This chapter by James Clifford explains the development of ethnographic authority in the field of anthropology. Between 1900 and 1960, educated anthropologists involved in intensive fieldwork became the standard in Western anthropology. Anthropologists such as Malinowski and Mead developed an experiential mode of ethnography, using participant observation to establish “scientific validity.” (This mode is exemplified by Evans-Pritchard’s’ The Nuer.) With “the experiential criteria of authority” coming under criticism, an alternative mode emerged: interpretive anthropology, in which culture is read as “an assemblage of texts.” Two other ethnographic modes have emerged as the “unreciprocal quality” of ethnography has been called into question: (1) a dialogical mode that presents ethnography as a discourse between two cultures (that of the researcher and that of the interviewed subject) and (2) a polyphonic mode that treats culture as an “open-ended dialogue,” incorporating not just the voice of the fieldworker but also texts from the indigenous people under study. These developments attempt to address some of the limitations of earlier ethnography, like the colonial representation of an “other” and a purely Western-centric basis of ethnographic authority.

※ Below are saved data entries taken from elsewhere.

--- src/rtl/tff_pkg.sv ---
// Shared constants and helpers for the toggle-cell up/down counter family.
package tff_pkg;

  localparam logic DIR_UP    = 1'b1;
  localparam logic DIR_DN    = 1'b0;
  localparam int   MODE_WRAP = 0;
  localparam int   MODE_SAT  = 1;

  // All-ones pattern of width w, right-aligned in 64 bits; callers truncate.
  function automatic logic [63:0] all_ones(input int unsigned w);
    if (w >= 64) return '1;
    return (64'd1 << w) - 64'd1;
  endfunction

endpackage

--- src/rtl/tff_cell.sv ---
// Single toggle flip-flop with synchronous parallel load; load wins over toggle.
module tff_cell #(
  parameter logic RST_BIT = 1'b0
) (
  input  logic clk,
  input  logic res,
  input  logic t,
  input  logic ld,
  input  logic d,
  output logic q
);

  always_ff @(posedge clk or posedge res) begin
    if (res)
      q <= RST_BIT;
    else if (ld)
      q <= d;
    else if (t)
      q <= ~q;
  end

endmodule

--- src/rtl/tff_updown_counter.sv ---
// WIDTH-bit up/down counter built from chained toggle cells, with load, wrap/saturate
// and a registered terminal-count pulse. Optional match output: TFF_UPDOWN_COUNTER_MATCH_EN.
module tff_updown_counter
  import tff_pkg::*;
#(
  parameter int unsigned WIDTH     = 8,
  parameter int unsigned RESET_VAL = 0,
  parameter int          SATURATE  = MODE_WRAP
) (
  input  logic             clk,
  input  logic             res,
  input  logic             en,
  input  logic             up_dn,
  input  logic             load,
  input  logic [WIDTH-1:0] load_val,
  output logic [WIDTH-1:0] q,
  output logic             tc
`ifdef TFF_UPDOWN_COUNTER_MATCH_EN
  ,
  input  logic [WIDTH-1:0] match_val,
  output logic             match
`endif
);

  localparam logic [WIDTH-1:0] ONES  = WIDTH'(all_ones(WIDTH));
  localparam logic [WIDTH-1:0] RST_Q = WIDTH'(RESET_VAL);
  localparam logic             SAT_ON = (SATURATE == MODE_SAT);

  logic             at_limit;
  logic             step;
  logic             hold;
  logic             run;
  logic [WIDTH-1:0] t;

  // Toggle-enable chain: each cell toggles only when every lower bit is at
  // the carry (up) or borrow (down) value. Saturation kills the whole chain.
  always_comb begin
    at_limit = (up_dn == DIR_DN) ? (q == '0) : (q == ONES);
    step     = en & ~load;
    hold     = SAT_ON & at_limit;
    run      = step & ~hold;
    t        = '0;
    for (int i = 0; i < int'(WIDTH); i++) begin
      t[i] = run;
      run  = run & ((up_dn == DIR_UP) ? q[i] : ~q[i]);
    end
  end

  for (genvar i = 0; i < int'(WIDTH); i++) begin : g_cell
    tff_cell #(
      .RST_BIT (RST_Q[i])
    ) u_cell (
      .clk (clk),
      .res (res),
      .t   (t[i]),
      .ld  (load),
      .d   (load_val[i]),
      .q   (q[i])
    );
  end

  // Boundary events only come from count steps, never from a load.
  always_ff @(posedge clk or posedge res) begin
    if (res)
      tc <= 1'b0;
    else
      tc <= step & at_limit;
  end

`ifdef TFF_UPDOWN_COUNTER_MATCH_EN
  logic [WIDTH-1:0] q_nxt;

  assign q_nxt = load ? load_val : (q ^ t);

  always_ff @(posedge clk or posedge res) begin
    if (res)
      match <= 1'b0;
    else
      match <= (load | en) & (q_nxt == match_val);
  end
`endif

endmodule

--- config.mk ---
export PLATFORM = sky130hd
export DESIGN_NAME = tff_updown_counter
export DESIGN_NICKNAME = d
export VERILOG_FILES = /design/src/rtl/tff_pkg.sv /design/src/rtl/tff_cell.sv /design/src/rtl/tff_updown_counter.sv
export SDC_FILE = /design/constraint.sdc
export NUM_CORES = 1
export LEC_CHECK = 0
export CAP_MARGIN = 10
export CORE_MARGIN = 2
export CORE_UTILIZATION = 45
export DETAILED_ROUTE_END_ITERATION = 8
export GPL_TIMING_DRIVEN = 0
export PLACE_DENSITY = 0.82
export RECOVER_POWER = 100
export SYNTH_ARGS = -nofsm -noshare
export SYNTH_HDL_FRONTEND = slang
export SYNTH_HIERARCHICAL = 1
export SYNTH_SLANG_ARGS = --single-unit
--- constraint.sdc ---
create_clock -name clk -period 3.9 [get_ports clk]
set_clock_uncertainty 0.15 [all_clocks]
set_input_delay 0.975 -clock clk [delete_from_list [all_inputs] [get_ports clk]]
set_output_delay 0.975 -clock clk [all_outputs]
set_load 0.01 [all_outputs]
**After elaboration in Yosys (flattened, before gate mapping)**

Index checks and enable logic that the tools add are counted.

- Register bits after elaboration: 9
- Bits in writable memories: 0
- Output and inout port bits: 9
- ROM bits: 0
- Word-level logic and storage cells: 61
- Latch bits: 0
- Input port bits: 13
- Memories kept: 0

- Order comparisons: 0
- Multiplexer cells: 24
- Shifts and indexed selects: 0
- Add/sub/neg operators: 0
- Equal/unequal tests: 1
- $mul: 0
- Div/mod/pow operators: 0
- Reduce and logical (&&, ||, !) cells: 9
- Bitwise operators: 18

Operator list:

| kind | count |
|---|---|
| 2-to-1 mux 1 bit | 24 |
| nonzero test 2 bit | 8 |
| bitwise AND 1 bit | 9 |
| NOT 1 bit | 9 |
| == test 8 bit (second input constant) | 1 |
| logical NOT 8 bit | 1 |

**Longest topological paths before layout**

Gate-level depths: netlist of run 1.

- Depth in word-level cells: 11
- Gate-level depth with buffers: 6
- Mapped depth without buffers: 6

**Modules after synthesis**

The synthesis of run 1 kept the hierarchy.

By module, submodules not included:

| module | instances | sequential area each (µm²) | cells each | area an instance (µm²) |
|---|---|---|---|---|
| tff_cell | 8 | 25.0 | 5 | 46.3 |
| tff_updown_counter | 1 | 25.0 | 33 | 229.0 |

**Worst setup path before layout of run 1**

No wires, ideal clock.

- Path type: in2reg
- Start: input port up_dn
- End: register g_cell[5].u_cell.q
- Path buffers: 1
- Data required time: 3.629 ns
- Cell stages on the path: 6
- Arrival: 1.815 ns
- Library setup time: 0.121 ns
- Path slack: 1.814 ns
- Path through: buf_6 -> nor4_2 -> o21ai_2 -> a21oi_1 -> xnor2_1 -> o21ai_1

- Word-level cells in the longest chain between the ends: 7
- Elaborated cells on any way between the ends: 11
- Classes of those cells: mux: 5; bitwise: 5; reduce/logical: 1

Ends and longest elaborated chain:

| what | RTL line | RTL |
|---|---|---|
| start: declaration | tff_updown_counter.sv:13 | `input logic up_dn,` |
| 2-to-1 mux 1 bit | tff_updown_counter.sv:45 | `run = run & ((up_dn == DIR_UP) ? q[i] : ~q[i]);` |
| bitwise AND 1 bit (4 in a row) | tff_updown_counter.sv:45 |  |
| bitwise AND 1 bit (*) | tff_updown_counter.sv:45 |  |
| named net t[5] | tff_updown_counter.sv:33 | `logic [WIDTH-1:0] t;` |
| nonzero test 2 bit (no line) (*) | n/a |  |
| end signal: assignment | tff_cell.sv:19 | `q <= ~q;` |
| end: declaration | tff_cell.sv:10 | `output logic q` |

Mark *: on every way through the listed nets, which the timed path passes. The rest lies on a longest branch.
A chain may end at the register's enable or synchronous reset.

**Final worst setup path of run 1**

- Start: input port load
- End: register g_cell[5].u_cell.q

- Word-level cells in the longest chain between the ends: 8
- Elaborated cells on any way between the ends: 9
- Classes of those cells: mux: 1; bitwise: 7; reduce/logical: 1

Ends and longest elaborated chain:

| what | RTL line | RTL |
|---|---|---|
| start: declaration | tff_updown_counter.sv:14 | `input logic load,` |
| NOT 1 bit | tff_updown_counter.sv:39 | `step = en & ~load;` |
| bitwise AND 1 bit | tff_updown_counter.sv:39 |  |
| named net step | tff_updown_counter.sv:30 | `logic step;` |
| bitwise AND 1 bit (5 in a row) | tff_updown_counter.sv:45 |  |
| named net t[5] | tff_updown_counter.sv:33 |  |
| nonzero test 2 bit (no line) | n/a |  |

The timed path passes the listed nets, and every way through them passes these cells.

==> out/metrics.yaml, run 1 <==
hold_class: "reg -> reg"
worstPathArrival_ns: 2.85
synth.area.top_cells: "dfrtp_1, xnor2_1, inv_1"
vias: 568
cts_buffers: 3
p_leak_nw: 0.373
die_area_sq_mm: 0.00164
wl_um: 1240
cts_tree: "done"
synth_edf_count: 0
dr.pass1.iters: 4
cts_setup_buffers: 0
syn_to_final_growth_pct: 40.3
coreArea_sq_mm: 0.00127
remaining_drc_errors: 0
cts.path.max_buffers: 2
cap_violations: 0
path_delay_family: "buffers and inverters"
die_w_um: 40.5
antenna_found_initial: 0
crit_path_max_fanout: 17
async_flop_share_pct: 100
synth_nets: 86
min_period_ns: 2.89
hold_violations: 0
nNetsFinal: 111
p_per_area_mw_per_mm2: 307
tns_ns: 0
status: "finished clean"
holdBufCountCts: 0
yosys.area.top_type: "dfrtp_1"
ir_drop_v: 0.000193
globalplace.congestion: 0.760
synth_most_common_cell: "inv_1"
grt_max_degree: 18
antenna_cells: 0
critPathRequiredTime_ns: 3.86
num_rows: 13
yosysWarnings: 6
fin_crit_sh_pct: 74.2
crit_start: "load"
synth-seq-cells: 9
nFillCells: 111
clock_latency_ns: 0.26
start_kind: "primary input"
multiInputGateArea_sq_um: 310
slew_headroom_pct: 64.3
avgSynthCellArea_sq_um: 8.21
max_stage_delay_ns: 0.74
critPathBufInv: 2
clock.fmax_mhz: 345
synthFlopType: "dfrtp_1"
rsz0062_at_grt: "false"
slew_violations: 0
ys_seq_area_share_pct: 37.6
wire_per_inst_um: 11.1
r2r_cells: 5
cp_slowest_cell: "dlygate4sd3_1"
crit_path_frequent_cell: "o21ai_0"
grtUsageTotal_pct: 17.3
ctsHtreeMaxLevel: 1
synth_cell_type_count: 20
ys_top_cells_by_count: "inv_1, dfrtp_1, nand2_1, o21ai_1, xnor2_1"
first_global_vias: 427
clkTransAtPathRegs_ns: 0.06
post-synth-top-area-fraction_pct: 37.6
grt_pass1_wl_um: 1810
overflow: 0
reg2reg_slack_ns: 1.96
cts_sinks: 9
drtIter0Drc: 6
io_pins: 22
clockRootBuffer: "clkbuf_4"
ant_nets: 0
end_kind: "flip-flop"
vias_per_cell: 5.07
drive_gt1_share_pct: 7.22
endpoint: "g_cell[5].u_cell/q$_DFFE_PP0P_"
start_util_pct: 47.2
regArea_sq_um: 225
ctsResizeCount: 0
place.detailed.hpwl_um: 872
synthesis.instances: 73
portBuffers: 20
setup_viol: 0
crit_chain: "dlygate4sd3_1, nand2b_1, inv_1, o21ai_0, a21oi_1, xnor2_1, o21ai_0"
worstSetupPathType: "in -> reg"
worst_pin_slew_ns: 0.529
total_power_w: 0.000258
synth_area_sq_um: 599
dieHeight_um: 40.5
crit-reg2reg-launch: "g_cell[0].u_cell/q$_DFFE_PP0P_"
r2r_end: "g_cell[5].u_cell/q$_DFFE_PP0P_"
worst-path-stages: 7
## flip-flops by register name, indices dropped and copies added (netlist names)
signal,count
g_cell.u_cell/q,8
tc,1
## through the flow
step | util, % | setup slack [ns] | hold WS, ns | cells | cell area [sq um]
floorplan | - | 1.81 | 0.448 | 73 | 599
global placement | 64.5 | 0.984 | 0.425 | 108 | 818
detailed placement | 64.5 | 0.959 | 0.442 | 108 | 818
CTS | 66.6 | 1.19 | 0.450 | 112 | 845
global route | 66.3 | 0.877 | 0.465 | 112 | 841
finish | 66.3 | 1.01 | 0.448 | 112 | 841
## worst register-to-register path: stages, from the launching register on
cell     delay, ns
dfrtp_1       0.48
and4_2        0.28
o21ai_0       0.45
a21oi_1       0.11
xnor2_1       0.16
o21ai_0       0.22
## cell usage in the layout, fill, tap and decap left out, drive strengths merged, types with 4 or more instances in the layout
cell type,netlist,routed
inv,13,13
dlygate4sd3,0,11
o21ai,10,10
nand2,9,9
dfrtp,9,9
clkdlybuf4s50,0,9
xnor2,8,8
a21oi,4,4
clkbuf,0,4
## how the worst min path moves through the flow
stage                                        start           end  slack [ns]  depth (start not counted)
floorplan           g_cell[7].u_cell/q$_DFFE_PP0P_  tc$_DFF_PP0_        0.45                          2
global placement    g_cell[7].u_cell/q$_DFFE_PP0P_  tc$_DFF_PP0_        0.42                          2
detailed placement  g_cell[7].u_cell/q$_DFFE_PP0P_  tc$_DFF_PP0_        0.44                          2
CTS                 g_cell[7].u_cell/q$_DFFE_PP0P_  tc$_DFF_PP0_        0.45                          2
global route        g_cell[7].u_cell/q$_DFFE_PP0P_  tc$_DFF_PP0_        0.46                          2
finish              g_cell[7].u_cell/q$_DFFE_PP0P_  tc$_DFF_PP0_        0.45                          2
## where the power goes
| group | switching, W | internal (W) |
|---|---|---|
| sequential | 0.0000180 | 0.000102 |
| clock | 0.0000323 | 0.0000394 |
| combinational | 0.0000279 | 0.0000386 |
| total | 0.0000782 | 0.000180 |
## layer usage
metal  part of all wire (%)  global-route usage (%)  vias up
li1                       -                       -      285
met1                     41                    17.4      253
met2                     49                    27.4       24
met3                    6.8                    7.78        6
met4                    2.5                    13.3        0
met5                      0                       0        -
## logic make-up after synthesis
group,synth area share (%)
AOI/OAI and AO/OA,12.3
xor gates and xnor gates,14.6
buffers and inverters,10.0
DFF,37.6
and+or+nand+nor,25.5
## area by class of cell
class	instances	area share, %
inverters	13	5.80
plain buffers	1	1.34
multi-input cells	50	36.9
well taps	15	2.23
flip-flops and latches	9	26.8
repair buffers	20	23.8
clock buffers	4	3.13
Note: power is estimated with default switching activity, not from simulation.
==> run 2: changes to the inputs <==
--- a/config.mk
+++ b/config.mk
@@ -7,10 +7,10 @@
 export LEC_CHECK = 0
 export CAP_MARGIN = 10
 export CORE_MARGIN = 2
-export CORE_UTILIZATION = 45
+export CORE_UTILIZATION = 42
 export DETAILED_ROUTE_END_ITERATION = 8
 export GPL_TIMING_DRIVEN = 0
-export PLACE_DENSITY = 0.82
+export PLACE_DENSITY = 0.77
 export RECOVER_POWER = 100
 export SYNTH_ARGS = -nofsm -noshare
 export SYNTH_HDL_FRONTEND = slang
==> constraint.sdc (replaced) <==
create_clock -name clk -period 2.7 [get_ports clk]
set_clock_uncertainty 0.15 [all_clocks]
set_input_delay 0.675 -clock clk [delete_from_list [all_inputs] [get_ports clk]]
set_output_delay 0.675 -clock clk [all_outputs]
set_load 0.01 [all_outputs]
==> out/metrics.yaml, run 2 (synthesis gave the netlist of run 1 again) <==
design_area_sq_um: 845  # was 841 sq um
ir_drop_v: 0.000281  # was 0.000193 V
status: "finished clean"  # unchanged
reg2reg_slack_ns: 1.10  # was 1.96 ns
globalplace.congestion: 0.718  # was 0.760
min_from: "g_cell[7].u_cell/q$_DFFE_PP0P_"  # unchanged
end_kind: "flip-flop"  # unchanged
die_area_sq_mm: 0.00175  # was 0.00164 sq mm
p_per_area_mw_per_mm2: 437  # was 307 mW/mm^2
cap_violations: 0  # unchanged
antenna_found_initial: 0  # unchanged
num_rows: 13  # unchanged
fin_crit_sh_pct: 86.8
drive_gt1_share_pct: 8.25  # was 7.22%
dr.pass1.iters: 4  # unchanged
cts_tree: "done"  # unchanged
vias_per_cell: 5.06  # was 5.07
hold_violations: 0  # unchanged
clock_latency_ns: 0.25  # was 0.26 ns
placed_cells: 108  # unchanged
worstPathArrival_ns: 2.31  # was 2.85 ns
setup_viol: 0  # unchanged
total_power_w: 0.000369  # was 0.000258 W
final_util_pct: 64.1  # was 66.3%
ctsResizeCount: 0  # unchanged
crit-reg2reg-launch: "g_cell[0].u_cell/q$_DFFE_PP0P_"  # unchanged
holdBufCountCts: 0  # unchanged
start_util_pct: 45.5  # was 47.2%
clkTransAtPathRegs_ns: 0.06  # about the same
grt_max_degree: 18  # unchanged
seqPwrFrac_pct: 46.9  # was 46.5%
cts_setup_buffers: 0  # unchanged
clockRootBuffer: "clkbuf_4"  # unchanged
ctsHtreeMaxLevel: 1  # unchanged
mostFrequentLayoutCell: "inv_1"  # unchanged
antenna_cells: 0  # unchanged
crit_start: "load"  # unchanged
remaining_drc_errors: 0  # unchanged
met2_usage_pct: 25.9  # was 27.4%
overflow: 0  # unchanged
dpl_cell_area_sq_um: 818  # unchanged
io_pins: 22  # unchanged
use_met1_pct: 18.9  # was 17.4%
wire_per_inst_um: 10.9  # was 11.1 um
worst_pin_slew_ns: 0.496  # was 0.529 ns
p_int_w: 0.000260  # was 0.000180 W
cts_buffers: 3  # unchanged
slew_violations: 0  # unchanged
coreArea_sq_mm: 0.00132  # was 0.00127 sq mm
place.detailed.hpwl_um: 906  # was 872 um
mostFrequentLayoutCells: "inv_1, dlygate4sd3_1, nand2_1, dfrtp_1, clkdlybuf4s50_1"  # unchanged
nFillCells: 118  # was 111
worstSetupPathType: "in -> reg"  # unchanged
start_kind: "primary input"  # unchanged
clock.fmax_mhz: 427
hold_class: "reg -> reg"  # unchanged
p_leak_nw: 0.373  # about the same
netSwitchingFraction_pct: 29.5  # was 30.3%
slew_headroom_pct: 66.8  # was 64.3%
dieHeight_um: 41.8  # was 40.5 um
clockPowerShare_pct: 27.1  # was 27.7%
rsz0062_at_grt: "false"  # unchanged
critPathRequiredTime_ns: 2.67  # was 3.86 ns
portBuffers: 20  # unchanged
cts_sinks: 9  # unchanged
p_comb_share_pct: 25.9  # was 25.8%
grt_util_met3_pct: 8.70  # was 7.78%
largest-register: "g_cell.u_cell/q"  # unchanged
largest_reg_flops: 8  # unchanged
p_sw_w: 0.000109  # was 0.0000782 W
wl_um: 1220  # was 1240 um
crit_path_max_fanout: 17  # unchanged
vias: 567  # was 568
grt.busiest_layer: "met2"  # unchanged
tns_ns: 0  # unchanged
grtUsageTotal_pct: 16.2  # was 17.3%
grt_pass1_wl_um: 2130  # was 1810 um
ant_nets: 0  # unchanged
drtIter0Drc: 5  # was 6
syn_to_final_growth_pct: 40.9  # was 40.3%
fin_cells: 112  # unchanged
reg_top3: "g_cell.u_cell/q (8), tc (1)"  # unchanged
first_global_vias: 484  # was 427
die_w_um: 41.8  # was 40.5 um
nNetsFinal: 111  # unchanged
cts.path.max_buffers: 2  # unchanged
min_period_ns: 2.34
[run 2: changes by cell type in the layout (fill, tap and decap cells not counted)]
cell / previous run / this run
o21ai_0: 8 / 7
o21ai_2: 0 / 1
[run 2: path summary, 6_finish.rpt]
check                                                       to  cells past startpoint
worst max-delay path            g_cell[7].u_cell/q$_DFFE_PP0P_                      7
worst min-delay path                              tc$_DFF_PP0_                      2
worst max register to register  g_cell[4].u_cell/q$_DFFE_PP0P_                      5
worst min register to register                    tc$_DFF_PP0_                      2
max in group asynchronous       g_cell[2].u_cell/q$_DFFE_PP0P_                      2
min in group asynchronous       g_cell[7].u_cell/q$_DFFE_PP0P_                      2
[run 2: worst max-delay path, cell delays in order]
cell	delay [ns]
dlygate4sd3_1	0.73
nand2b_1	0.26
inv_1	0.14
o21ai_2	0.11
a21oi_1	0.17
xnor2_1	0.13
o21ai_0	0.08
[run 2: per-layer routing]
layer  up-vias  share of wire (%)
met1       261                 43
met4         0                  0
li1        287                  -
met3         0                7.4
met5         -                  0
met2        19                 50
[run 2: power by group through the flow]
stage / Sequential [W] / Combinational (W) / Clock (W)
3_5_place_dp: 0.000176 / 0.000104 / 0
3_3_place_gp: 0.000175 / 0.000102 / 0
5_1_grt: 0.000176 / 0.000107 / 0.000123
6_report: 0.000173 / 0.0000958 / 0.000100
2_1_floorplan: 0.000178 / 0.0000460 / 0
4_1_cts: 0.000174 / 0.000105 / 0.000105
[run 2: area by class of cell]
cell class              count  area (sq um)  share of cell area [%]
repair buffers             20           200                    23.7
plain buffers               1          11.3                    1.33
flip-flops and latches      9           225                    26.7
multi-input cells          50           314                    37.2
clock buffers               4          26.3                    3.11
well taps                  15          18.8                    2.22
inverters                  13          48.8                    5.78
[run 2: metrics by stage]
step / worst slack, ns / hold slack, ns
6_report: 0.358 / 0.440
3_5_place_dp: 0.0939 / 0.445
2_1_floorplan: 0.914 / 0.254
3_3_place_gp: 0.0930 / 0.432
4_1_cts: 0.356 / 0.457
5_1_grt: 0.211 / 0.493
==> run 3: changes to the inputs <==
--- a/config.mk
+++ b/config.mk
@@ -12,6 +12,7 @@
 export GPL_TIMING_DRIVEN = 0
 export PLACE_DENSITY = 0.77
 export RECOVER_POWER = 100
+export SLEW_MARGIN = 20
 export SYNTH_ARGS = -nofsm -noshare
 export SYNTH_HDL_FRONTEND = slang
 export SYNTH_HIERARCHICAL = 1
==> results of run 3 <==
Final layout, timing and power as in run 2 (identical DEF).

Even still, these new approaches have their own limitations. As long as the observations made by an anthropologist are being “textualized” and used to make broader claims about cultures, they are subject to the biases and limitations inherent in the writer’s own cultural experience. If ethnographic research can never be truly free from subjectivity, should anthropologists (and ethnomusicologists) try to suppress their own personal reactions in order to think more objectively or should they embrace their own subjective responses as a vital part of the research process? To what extent can anthropology and ethnomusicology be considered sciences, and should anthropologists be striving to be more “scientific” in their approach or, rather, more human/empathic? (Are the concepts compatible or contradictory?)